● PROMPT:
How many of the lines below hold the string "wrData"? Say only the number.

Stored data:
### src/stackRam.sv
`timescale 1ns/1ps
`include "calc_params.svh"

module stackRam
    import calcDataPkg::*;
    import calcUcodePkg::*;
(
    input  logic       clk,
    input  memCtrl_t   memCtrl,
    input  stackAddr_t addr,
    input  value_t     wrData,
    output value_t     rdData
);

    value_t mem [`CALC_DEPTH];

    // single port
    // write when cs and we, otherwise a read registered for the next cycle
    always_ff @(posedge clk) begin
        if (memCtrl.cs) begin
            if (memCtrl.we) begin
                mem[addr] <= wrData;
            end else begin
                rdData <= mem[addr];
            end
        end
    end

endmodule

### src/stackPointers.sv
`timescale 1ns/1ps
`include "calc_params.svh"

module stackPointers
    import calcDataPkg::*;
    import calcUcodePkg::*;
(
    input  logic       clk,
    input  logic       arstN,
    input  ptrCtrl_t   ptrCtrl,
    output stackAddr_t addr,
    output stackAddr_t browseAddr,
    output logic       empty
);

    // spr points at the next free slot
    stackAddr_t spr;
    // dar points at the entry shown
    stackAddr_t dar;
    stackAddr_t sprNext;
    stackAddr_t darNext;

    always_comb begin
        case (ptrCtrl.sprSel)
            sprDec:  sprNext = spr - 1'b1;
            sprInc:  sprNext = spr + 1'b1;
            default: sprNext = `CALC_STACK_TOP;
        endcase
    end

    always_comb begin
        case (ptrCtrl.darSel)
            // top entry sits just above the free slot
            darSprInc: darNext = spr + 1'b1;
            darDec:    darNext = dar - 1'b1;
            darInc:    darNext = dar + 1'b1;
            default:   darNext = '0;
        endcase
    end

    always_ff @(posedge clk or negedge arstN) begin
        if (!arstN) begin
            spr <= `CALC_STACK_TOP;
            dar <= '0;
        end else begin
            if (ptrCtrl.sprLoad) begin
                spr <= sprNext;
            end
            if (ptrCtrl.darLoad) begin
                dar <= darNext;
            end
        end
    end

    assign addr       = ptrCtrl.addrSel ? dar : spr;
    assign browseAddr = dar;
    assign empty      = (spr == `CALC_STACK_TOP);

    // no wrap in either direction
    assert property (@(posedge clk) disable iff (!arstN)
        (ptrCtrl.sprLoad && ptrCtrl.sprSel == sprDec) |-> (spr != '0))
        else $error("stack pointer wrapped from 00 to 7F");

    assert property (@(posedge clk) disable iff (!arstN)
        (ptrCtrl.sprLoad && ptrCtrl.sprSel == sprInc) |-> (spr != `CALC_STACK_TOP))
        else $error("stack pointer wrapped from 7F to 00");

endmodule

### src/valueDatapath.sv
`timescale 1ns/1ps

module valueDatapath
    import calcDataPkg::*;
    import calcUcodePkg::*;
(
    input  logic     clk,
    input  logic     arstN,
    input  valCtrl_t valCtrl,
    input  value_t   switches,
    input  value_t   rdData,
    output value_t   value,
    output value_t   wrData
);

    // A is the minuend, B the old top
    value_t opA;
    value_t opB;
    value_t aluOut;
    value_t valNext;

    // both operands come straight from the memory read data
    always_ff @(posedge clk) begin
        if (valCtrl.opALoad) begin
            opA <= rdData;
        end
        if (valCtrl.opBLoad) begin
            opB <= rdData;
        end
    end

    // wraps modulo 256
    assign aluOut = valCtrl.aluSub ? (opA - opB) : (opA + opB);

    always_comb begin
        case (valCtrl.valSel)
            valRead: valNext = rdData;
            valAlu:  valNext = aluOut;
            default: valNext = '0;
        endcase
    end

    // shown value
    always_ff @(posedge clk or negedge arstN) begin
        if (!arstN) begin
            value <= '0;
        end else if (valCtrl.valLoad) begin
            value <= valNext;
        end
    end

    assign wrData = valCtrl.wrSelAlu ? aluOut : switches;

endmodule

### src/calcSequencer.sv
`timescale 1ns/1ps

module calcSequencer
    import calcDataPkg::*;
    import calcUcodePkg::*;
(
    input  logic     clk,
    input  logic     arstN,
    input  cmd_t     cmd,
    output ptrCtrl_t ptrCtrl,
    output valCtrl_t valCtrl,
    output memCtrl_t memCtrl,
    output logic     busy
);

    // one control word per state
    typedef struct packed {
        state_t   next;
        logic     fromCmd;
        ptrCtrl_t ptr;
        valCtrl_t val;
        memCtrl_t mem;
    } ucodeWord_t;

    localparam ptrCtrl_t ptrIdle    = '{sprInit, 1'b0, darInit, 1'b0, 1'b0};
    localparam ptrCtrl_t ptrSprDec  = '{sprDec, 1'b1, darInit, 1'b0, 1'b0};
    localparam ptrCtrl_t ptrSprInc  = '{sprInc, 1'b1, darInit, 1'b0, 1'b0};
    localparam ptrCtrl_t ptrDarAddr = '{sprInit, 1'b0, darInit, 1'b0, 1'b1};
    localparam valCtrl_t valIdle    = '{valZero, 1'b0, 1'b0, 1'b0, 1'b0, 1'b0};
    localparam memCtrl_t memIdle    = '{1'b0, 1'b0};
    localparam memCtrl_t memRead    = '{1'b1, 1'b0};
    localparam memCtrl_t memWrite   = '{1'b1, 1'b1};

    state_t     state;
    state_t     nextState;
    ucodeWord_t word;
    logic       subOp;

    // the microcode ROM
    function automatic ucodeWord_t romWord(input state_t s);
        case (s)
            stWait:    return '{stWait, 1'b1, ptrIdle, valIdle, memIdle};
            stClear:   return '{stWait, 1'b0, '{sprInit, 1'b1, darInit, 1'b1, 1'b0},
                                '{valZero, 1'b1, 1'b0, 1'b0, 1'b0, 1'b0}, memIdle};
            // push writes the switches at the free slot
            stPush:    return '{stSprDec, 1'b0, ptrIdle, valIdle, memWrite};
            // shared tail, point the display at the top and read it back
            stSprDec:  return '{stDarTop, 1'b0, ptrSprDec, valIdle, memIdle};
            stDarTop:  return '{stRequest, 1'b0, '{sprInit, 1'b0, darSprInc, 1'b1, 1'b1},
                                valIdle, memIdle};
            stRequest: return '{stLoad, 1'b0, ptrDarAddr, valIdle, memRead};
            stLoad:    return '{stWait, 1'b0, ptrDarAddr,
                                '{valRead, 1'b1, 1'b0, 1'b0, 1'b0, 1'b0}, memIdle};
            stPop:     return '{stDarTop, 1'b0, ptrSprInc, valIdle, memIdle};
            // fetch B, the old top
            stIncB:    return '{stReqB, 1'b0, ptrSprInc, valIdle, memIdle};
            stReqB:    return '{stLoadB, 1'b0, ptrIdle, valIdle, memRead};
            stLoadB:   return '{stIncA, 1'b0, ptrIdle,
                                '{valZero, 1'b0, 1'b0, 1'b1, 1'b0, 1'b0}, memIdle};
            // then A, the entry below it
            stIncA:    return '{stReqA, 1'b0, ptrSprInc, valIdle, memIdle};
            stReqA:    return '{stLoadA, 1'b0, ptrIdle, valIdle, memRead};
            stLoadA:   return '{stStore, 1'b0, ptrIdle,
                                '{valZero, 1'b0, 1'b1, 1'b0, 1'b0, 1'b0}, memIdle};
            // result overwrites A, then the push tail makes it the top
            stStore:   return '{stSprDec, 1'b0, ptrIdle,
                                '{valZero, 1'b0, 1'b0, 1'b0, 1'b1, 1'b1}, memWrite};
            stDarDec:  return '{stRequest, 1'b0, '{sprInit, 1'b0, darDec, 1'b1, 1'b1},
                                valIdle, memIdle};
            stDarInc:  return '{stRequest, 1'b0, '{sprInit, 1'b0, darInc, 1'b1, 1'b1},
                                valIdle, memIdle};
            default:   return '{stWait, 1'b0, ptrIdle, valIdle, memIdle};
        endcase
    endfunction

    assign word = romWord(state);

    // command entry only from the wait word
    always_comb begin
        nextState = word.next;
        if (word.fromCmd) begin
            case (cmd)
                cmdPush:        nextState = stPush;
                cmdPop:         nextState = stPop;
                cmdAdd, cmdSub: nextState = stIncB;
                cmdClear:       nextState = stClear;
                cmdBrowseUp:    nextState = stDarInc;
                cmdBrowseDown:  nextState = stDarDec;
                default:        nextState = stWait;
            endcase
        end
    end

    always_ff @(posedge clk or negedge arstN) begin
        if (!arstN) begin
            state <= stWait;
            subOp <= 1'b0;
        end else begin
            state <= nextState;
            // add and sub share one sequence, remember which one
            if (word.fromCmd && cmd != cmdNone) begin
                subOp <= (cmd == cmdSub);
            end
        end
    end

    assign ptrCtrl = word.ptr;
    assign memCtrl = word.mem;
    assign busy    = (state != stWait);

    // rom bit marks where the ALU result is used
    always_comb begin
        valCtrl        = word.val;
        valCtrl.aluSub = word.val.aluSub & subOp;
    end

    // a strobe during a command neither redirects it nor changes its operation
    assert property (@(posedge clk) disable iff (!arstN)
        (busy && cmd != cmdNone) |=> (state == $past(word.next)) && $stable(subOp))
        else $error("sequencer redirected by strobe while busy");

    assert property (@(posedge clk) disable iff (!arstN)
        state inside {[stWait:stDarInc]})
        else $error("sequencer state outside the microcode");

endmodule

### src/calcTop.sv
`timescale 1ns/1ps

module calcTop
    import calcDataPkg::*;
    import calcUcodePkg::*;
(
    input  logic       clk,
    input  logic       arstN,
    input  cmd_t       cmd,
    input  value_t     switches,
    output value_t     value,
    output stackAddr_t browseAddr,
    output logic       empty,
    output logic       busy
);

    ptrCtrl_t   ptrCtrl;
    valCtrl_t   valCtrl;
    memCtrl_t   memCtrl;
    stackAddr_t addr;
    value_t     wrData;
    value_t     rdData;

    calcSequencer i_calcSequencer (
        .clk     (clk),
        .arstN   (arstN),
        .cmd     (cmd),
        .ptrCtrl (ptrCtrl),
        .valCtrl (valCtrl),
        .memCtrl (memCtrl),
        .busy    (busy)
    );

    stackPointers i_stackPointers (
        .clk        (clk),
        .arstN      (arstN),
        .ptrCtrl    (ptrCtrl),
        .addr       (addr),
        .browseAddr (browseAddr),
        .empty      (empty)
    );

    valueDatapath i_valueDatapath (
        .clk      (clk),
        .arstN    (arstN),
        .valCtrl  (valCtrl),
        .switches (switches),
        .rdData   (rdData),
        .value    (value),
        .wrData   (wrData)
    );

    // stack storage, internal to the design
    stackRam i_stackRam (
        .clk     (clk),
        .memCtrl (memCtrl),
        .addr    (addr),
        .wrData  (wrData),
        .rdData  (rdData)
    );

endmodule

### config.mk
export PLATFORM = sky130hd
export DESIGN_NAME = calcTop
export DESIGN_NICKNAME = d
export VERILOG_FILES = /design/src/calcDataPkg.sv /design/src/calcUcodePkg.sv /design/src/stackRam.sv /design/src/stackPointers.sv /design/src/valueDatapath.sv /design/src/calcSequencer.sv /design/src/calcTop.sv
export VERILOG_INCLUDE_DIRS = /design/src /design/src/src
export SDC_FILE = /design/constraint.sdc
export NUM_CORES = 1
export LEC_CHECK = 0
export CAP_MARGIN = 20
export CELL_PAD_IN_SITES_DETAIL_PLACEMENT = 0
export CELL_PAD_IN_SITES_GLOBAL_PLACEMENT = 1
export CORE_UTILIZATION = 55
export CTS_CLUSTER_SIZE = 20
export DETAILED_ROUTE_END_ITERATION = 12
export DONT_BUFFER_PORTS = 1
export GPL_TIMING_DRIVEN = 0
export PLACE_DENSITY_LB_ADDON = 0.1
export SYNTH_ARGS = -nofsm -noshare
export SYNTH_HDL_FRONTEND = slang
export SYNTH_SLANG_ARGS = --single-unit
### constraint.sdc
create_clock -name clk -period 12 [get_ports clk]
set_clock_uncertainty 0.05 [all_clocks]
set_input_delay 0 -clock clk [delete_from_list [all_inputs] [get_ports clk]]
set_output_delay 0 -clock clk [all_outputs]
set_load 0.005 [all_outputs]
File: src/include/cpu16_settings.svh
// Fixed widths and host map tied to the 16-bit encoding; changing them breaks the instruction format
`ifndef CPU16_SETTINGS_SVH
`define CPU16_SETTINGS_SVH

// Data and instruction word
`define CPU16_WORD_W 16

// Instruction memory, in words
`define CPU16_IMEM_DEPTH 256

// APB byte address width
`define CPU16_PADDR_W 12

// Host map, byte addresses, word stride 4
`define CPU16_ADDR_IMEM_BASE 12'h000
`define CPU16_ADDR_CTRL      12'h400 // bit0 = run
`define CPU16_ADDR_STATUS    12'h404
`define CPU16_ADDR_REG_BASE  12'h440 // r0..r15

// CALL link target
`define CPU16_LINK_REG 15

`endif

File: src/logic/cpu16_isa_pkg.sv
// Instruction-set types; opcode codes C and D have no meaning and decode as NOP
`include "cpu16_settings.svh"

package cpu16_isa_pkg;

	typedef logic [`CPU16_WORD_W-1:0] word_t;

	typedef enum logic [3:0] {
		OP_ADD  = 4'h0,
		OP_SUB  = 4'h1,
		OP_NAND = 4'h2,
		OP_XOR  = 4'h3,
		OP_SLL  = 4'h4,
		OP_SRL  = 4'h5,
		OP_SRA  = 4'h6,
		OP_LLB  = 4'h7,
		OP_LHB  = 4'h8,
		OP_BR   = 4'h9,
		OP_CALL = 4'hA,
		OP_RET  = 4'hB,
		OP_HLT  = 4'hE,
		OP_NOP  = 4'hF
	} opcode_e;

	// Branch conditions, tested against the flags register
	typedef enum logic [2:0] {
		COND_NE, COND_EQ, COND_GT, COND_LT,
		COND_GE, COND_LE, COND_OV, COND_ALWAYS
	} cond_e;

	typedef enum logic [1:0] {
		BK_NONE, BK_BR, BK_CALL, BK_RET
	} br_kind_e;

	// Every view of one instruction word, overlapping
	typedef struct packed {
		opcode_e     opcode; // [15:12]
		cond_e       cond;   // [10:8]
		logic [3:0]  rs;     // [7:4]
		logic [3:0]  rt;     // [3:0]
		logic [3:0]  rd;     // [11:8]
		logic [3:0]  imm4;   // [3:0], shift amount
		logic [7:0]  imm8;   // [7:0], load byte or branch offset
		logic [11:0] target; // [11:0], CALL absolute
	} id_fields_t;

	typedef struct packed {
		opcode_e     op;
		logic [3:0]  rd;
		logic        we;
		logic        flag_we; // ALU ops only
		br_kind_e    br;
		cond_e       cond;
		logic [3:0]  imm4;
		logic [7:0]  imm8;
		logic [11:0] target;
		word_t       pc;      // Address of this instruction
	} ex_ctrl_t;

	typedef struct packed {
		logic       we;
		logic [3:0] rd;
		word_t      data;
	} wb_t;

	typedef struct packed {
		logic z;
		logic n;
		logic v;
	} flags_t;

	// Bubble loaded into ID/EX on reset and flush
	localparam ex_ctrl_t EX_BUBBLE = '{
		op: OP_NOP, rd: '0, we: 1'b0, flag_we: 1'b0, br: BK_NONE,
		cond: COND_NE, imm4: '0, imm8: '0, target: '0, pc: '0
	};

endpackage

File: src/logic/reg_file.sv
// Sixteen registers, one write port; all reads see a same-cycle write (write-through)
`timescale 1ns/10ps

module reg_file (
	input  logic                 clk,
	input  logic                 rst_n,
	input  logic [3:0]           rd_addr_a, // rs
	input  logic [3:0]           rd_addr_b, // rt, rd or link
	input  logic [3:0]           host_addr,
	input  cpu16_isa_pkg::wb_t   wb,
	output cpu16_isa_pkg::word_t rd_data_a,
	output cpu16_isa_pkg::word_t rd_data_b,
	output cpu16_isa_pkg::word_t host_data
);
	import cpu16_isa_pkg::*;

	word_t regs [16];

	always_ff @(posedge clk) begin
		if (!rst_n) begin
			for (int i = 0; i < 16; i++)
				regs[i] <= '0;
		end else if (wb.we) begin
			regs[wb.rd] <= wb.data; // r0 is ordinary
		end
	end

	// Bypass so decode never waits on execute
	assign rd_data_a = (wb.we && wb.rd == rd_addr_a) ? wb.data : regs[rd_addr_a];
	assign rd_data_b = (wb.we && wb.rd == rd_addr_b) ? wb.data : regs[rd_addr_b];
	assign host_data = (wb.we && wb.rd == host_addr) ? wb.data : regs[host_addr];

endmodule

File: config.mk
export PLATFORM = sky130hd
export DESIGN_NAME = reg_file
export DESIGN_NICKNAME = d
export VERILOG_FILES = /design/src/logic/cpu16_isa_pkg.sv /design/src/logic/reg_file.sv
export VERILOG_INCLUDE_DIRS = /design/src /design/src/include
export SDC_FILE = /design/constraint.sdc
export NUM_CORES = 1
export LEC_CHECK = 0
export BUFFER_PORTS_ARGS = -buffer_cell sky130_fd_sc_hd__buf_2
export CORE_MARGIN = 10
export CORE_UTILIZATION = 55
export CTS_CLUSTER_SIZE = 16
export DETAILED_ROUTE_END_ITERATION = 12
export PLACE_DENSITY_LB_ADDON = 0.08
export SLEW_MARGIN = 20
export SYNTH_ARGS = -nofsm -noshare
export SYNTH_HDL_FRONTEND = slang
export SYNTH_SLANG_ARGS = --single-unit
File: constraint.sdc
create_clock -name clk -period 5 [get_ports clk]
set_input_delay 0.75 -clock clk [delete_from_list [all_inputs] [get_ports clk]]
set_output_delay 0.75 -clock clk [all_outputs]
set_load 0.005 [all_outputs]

● OUTPUT FOR THIS TASK:
7